→ PROBLEM DESCRIPTION
Go through the entries below. Copy each line in which "stayed" appears.

→ AVAILABLE DATA
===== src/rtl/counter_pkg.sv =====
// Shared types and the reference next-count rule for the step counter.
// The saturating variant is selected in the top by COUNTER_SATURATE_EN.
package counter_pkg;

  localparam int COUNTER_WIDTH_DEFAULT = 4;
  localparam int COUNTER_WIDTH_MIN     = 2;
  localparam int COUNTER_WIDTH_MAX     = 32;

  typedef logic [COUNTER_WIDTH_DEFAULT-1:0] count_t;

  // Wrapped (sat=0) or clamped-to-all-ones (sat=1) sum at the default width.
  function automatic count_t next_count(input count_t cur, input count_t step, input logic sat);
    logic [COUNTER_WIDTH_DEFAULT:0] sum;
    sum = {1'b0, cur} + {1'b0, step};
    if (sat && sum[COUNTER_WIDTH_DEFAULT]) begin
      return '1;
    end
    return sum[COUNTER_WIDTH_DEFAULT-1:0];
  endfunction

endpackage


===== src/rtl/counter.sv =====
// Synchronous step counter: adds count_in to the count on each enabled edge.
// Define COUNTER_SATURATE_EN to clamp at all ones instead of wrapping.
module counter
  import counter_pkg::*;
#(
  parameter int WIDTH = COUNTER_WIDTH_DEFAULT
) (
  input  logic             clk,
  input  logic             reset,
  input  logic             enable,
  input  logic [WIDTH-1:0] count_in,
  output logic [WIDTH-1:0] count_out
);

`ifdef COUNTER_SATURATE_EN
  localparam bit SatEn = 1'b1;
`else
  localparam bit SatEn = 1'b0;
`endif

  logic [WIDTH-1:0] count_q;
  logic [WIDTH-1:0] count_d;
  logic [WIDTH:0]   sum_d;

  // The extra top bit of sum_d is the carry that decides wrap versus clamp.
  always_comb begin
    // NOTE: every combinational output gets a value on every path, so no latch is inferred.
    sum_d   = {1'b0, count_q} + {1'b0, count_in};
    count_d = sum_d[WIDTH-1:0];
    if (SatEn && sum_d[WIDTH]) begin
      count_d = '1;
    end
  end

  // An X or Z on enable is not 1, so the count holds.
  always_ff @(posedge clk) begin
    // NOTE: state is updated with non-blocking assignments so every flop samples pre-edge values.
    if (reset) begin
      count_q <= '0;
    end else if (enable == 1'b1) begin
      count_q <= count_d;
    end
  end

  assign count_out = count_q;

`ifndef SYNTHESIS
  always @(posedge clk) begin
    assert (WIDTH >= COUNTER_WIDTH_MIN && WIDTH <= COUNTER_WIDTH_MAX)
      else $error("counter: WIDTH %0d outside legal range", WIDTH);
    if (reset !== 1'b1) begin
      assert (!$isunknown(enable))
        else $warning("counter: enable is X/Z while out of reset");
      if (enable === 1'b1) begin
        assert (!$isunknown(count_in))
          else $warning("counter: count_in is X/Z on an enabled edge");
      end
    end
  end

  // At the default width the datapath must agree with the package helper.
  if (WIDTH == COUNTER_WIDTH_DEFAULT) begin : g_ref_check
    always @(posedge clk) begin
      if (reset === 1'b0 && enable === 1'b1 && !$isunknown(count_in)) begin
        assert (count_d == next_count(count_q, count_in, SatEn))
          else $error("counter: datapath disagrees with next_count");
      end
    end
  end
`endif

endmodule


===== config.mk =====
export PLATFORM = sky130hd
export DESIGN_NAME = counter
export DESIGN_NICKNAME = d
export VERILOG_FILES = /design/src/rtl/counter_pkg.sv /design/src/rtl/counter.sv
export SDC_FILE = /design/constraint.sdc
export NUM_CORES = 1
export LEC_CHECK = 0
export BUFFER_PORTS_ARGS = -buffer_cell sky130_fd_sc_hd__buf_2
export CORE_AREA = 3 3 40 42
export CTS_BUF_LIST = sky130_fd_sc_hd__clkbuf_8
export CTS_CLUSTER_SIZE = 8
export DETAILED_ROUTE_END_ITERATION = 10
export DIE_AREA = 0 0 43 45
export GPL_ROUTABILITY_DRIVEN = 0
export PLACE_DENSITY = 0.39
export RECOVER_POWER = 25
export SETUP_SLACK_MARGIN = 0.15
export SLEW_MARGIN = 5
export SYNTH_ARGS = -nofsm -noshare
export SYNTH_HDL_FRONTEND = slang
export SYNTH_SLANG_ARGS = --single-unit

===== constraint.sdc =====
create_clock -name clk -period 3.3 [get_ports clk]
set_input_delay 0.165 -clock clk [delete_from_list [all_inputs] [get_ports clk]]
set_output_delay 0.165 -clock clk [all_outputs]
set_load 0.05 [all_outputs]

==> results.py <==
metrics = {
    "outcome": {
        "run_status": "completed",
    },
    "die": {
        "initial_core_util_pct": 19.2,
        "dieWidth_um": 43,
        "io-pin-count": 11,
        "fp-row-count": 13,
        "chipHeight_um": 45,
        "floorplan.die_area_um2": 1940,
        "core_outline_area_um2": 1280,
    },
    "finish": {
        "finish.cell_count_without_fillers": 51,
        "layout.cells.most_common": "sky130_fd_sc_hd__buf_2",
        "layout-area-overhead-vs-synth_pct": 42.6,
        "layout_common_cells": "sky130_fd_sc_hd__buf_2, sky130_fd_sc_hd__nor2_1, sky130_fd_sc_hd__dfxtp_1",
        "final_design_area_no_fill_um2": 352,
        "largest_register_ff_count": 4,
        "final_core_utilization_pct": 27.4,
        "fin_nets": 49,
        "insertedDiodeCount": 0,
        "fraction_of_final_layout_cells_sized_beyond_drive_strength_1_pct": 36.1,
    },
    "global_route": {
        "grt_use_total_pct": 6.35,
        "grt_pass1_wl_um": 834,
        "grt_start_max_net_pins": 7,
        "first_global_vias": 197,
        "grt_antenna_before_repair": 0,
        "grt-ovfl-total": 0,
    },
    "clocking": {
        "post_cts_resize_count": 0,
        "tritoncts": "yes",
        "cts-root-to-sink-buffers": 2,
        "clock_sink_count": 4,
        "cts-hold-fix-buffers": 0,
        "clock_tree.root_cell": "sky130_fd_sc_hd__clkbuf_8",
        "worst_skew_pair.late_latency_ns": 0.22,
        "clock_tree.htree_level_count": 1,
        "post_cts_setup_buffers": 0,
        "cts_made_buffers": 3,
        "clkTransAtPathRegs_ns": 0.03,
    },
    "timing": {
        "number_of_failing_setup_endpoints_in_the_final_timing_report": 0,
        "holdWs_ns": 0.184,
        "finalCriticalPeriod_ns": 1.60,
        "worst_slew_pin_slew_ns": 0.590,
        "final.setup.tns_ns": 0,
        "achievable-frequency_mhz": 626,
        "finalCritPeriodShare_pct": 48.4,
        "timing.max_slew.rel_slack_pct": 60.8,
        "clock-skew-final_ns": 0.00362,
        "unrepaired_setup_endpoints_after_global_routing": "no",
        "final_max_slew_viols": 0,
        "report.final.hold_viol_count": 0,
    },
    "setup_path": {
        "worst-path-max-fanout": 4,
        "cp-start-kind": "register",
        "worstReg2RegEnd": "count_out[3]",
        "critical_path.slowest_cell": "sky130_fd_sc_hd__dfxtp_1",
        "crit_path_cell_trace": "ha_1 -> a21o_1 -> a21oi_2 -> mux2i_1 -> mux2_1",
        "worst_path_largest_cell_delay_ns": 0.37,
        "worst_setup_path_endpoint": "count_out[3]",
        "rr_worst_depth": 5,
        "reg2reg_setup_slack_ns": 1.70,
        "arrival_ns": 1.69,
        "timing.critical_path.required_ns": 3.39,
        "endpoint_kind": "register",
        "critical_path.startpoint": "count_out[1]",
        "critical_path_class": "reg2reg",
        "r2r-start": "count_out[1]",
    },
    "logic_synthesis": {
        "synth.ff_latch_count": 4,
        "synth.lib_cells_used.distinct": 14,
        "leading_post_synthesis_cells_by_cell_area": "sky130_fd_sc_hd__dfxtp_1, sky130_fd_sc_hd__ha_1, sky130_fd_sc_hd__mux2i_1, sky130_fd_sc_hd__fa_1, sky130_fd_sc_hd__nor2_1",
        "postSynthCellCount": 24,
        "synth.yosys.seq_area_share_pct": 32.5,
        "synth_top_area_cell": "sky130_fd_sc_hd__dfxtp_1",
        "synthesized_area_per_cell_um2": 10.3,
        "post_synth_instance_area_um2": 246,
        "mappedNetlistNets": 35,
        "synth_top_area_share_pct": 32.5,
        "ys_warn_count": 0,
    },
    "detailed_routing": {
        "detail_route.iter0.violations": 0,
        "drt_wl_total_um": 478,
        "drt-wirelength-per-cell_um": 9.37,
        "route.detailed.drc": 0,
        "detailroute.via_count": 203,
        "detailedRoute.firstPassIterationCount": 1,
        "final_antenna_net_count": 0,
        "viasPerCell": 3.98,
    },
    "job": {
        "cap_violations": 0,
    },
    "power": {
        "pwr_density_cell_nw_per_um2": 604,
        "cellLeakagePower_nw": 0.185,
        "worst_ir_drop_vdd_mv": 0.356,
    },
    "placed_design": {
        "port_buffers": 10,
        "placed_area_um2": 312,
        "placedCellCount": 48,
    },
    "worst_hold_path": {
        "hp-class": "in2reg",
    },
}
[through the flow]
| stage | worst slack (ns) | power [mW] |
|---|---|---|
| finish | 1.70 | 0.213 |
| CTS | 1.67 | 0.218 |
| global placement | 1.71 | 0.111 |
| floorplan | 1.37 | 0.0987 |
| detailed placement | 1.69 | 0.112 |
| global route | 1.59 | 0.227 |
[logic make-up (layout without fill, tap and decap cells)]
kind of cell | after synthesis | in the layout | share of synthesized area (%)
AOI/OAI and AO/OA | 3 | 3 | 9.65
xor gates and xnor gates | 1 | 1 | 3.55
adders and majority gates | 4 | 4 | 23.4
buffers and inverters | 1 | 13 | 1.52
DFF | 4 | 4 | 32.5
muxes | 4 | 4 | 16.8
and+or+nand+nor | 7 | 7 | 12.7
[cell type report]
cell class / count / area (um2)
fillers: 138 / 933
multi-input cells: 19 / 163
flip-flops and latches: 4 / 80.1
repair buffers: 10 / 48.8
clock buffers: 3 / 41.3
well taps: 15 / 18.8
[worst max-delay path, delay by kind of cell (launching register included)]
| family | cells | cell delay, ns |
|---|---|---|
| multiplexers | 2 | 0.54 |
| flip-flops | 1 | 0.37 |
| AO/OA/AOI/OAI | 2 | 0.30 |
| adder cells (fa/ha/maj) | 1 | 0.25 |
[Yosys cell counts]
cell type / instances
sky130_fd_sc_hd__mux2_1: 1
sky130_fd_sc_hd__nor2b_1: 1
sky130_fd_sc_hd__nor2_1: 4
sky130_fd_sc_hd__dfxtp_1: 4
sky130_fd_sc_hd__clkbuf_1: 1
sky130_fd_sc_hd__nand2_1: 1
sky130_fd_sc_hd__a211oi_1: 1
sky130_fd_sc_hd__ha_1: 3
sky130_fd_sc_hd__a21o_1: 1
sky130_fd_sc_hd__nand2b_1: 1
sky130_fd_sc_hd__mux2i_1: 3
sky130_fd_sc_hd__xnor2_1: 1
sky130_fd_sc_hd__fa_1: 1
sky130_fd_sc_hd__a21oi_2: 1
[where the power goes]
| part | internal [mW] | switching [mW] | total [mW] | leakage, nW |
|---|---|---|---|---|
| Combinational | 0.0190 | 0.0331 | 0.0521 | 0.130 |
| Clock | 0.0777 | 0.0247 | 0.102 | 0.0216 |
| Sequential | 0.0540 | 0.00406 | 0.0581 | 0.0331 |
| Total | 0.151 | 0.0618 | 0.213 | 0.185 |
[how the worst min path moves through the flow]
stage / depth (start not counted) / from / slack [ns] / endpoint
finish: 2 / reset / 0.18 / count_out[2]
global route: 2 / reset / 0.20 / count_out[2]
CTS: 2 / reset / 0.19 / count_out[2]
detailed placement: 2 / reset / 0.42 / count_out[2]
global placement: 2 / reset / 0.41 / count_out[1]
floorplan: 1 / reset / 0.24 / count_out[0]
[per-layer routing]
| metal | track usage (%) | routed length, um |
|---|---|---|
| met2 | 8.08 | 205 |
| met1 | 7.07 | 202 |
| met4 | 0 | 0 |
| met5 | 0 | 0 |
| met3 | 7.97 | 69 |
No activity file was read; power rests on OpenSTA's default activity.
--
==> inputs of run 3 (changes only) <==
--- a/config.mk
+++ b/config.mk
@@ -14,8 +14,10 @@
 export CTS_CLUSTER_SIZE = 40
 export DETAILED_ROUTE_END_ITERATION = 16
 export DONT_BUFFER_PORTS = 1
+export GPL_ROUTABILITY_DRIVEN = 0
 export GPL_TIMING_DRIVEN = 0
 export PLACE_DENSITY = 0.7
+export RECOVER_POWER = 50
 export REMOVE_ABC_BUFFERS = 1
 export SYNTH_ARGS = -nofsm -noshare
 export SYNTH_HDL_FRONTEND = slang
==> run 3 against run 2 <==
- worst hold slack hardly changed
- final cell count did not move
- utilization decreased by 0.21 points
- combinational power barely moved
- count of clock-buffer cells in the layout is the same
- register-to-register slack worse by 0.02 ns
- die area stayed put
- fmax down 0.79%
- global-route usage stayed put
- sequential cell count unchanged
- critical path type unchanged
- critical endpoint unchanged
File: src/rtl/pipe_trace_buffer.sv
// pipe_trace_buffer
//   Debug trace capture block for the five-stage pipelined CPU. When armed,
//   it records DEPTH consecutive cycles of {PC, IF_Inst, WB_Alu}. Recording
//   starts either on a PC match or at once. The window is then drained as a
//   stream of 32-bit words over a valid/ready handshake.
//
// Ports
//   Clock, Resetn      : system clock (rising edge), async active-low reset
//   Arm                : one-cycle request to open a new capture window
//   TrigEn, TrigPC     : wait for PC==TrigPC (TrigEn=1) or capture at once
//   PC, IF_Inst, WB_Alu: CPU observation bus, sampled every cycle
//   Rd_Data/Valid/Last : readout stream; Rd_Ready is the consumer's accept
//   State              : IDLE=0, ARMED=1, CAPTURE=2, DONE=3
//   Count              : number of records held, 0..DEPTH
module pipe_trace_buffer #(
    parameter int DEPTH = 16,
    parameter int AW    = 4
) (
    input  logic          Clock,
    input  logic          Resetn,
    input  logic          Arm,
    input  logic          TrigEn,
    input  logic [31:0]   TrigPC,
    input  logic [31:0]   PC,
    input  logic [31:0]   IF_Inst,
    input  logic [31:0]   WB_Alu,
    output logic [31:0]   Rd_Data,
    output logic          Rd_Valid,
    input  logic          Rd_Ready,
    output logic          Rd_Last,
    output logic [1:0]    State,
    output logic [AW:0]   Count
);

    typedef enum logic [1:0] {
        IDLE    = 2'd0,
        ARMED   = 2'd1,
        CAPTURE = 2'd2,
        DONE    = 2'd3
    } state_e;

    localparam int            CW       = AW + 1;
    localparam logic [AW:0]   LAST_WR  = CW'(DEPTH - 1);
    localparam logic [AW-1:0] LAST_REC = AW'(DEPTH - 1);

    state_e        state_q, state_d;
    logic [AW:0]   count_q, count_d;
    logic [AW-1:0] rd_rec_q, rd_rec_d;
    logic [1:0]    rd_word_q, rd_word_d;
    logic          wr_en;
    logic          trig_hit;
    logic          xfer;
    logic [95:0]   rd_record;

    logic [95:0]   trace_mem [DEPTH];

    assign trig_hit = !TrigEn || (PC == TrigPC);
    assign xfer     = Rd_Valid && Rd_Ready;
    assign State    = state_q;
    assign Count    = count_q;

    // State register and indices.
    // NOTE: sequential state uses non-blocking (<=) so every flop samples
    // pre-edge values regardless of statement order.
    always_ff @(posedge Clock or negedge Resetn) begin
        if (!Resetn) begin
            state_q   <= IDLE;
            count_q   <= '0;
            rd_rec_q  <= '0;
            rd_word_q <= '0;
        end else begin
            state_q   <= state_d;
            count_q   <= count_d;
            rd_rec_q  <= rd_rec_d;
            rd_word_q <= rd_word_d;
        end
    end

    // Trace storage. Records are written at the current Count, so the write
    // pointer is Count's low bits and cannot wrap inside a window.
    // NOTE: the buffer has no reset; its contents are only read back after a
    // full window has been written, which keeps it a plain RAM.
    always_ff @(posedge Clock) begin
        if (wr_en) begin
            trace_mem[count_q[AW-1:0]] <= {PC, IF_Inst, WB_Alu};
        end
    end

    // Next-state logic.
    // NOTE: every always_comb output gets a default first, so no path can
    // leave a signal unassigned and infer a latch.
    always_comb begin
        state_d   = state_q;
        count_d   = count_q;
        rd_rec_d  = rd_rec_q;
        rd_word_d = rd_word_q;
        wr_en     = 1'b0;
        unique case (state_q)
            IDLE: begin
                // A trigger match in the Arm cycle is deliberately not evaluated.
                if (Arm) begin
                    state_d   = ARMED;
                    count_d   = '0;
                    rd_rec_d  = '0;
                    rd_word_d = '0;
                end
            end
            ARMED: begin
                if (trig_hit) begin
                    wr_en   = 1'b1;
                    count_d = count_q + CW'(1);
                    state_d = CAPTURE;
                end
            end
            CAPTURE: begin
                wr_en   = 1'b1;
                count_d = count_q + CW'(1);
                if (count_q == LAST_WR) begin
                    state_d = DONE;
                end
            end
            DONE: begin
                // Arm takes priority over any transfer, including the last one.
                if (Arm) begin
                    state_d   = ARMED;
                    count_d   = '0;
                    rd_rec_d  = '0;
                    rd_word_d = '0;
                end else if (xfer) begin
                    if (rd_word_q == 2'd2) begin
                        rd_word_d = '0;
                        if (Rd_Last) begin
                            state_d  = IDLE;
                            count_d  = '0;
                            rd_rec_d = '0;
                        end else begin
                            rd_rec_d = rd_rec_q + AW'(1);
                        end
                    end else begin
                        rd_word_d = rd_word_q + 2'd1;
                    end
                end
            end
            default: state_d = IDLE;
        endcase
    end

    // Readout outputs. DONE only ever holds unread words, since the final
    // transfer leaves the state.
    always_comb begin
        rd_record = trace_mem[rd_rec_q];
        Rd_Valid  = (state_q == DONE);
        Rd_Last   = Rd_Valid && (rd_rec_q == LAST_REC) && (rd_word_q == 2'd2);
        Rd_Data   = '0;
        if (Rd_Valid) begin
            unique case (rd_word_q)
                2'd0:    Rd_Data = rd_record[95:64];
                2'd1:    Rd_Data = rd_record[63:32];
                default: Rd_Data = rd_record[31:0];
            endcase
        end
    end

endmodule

→ TASK RESULT
- die area stayed put
- global-route usage stayed put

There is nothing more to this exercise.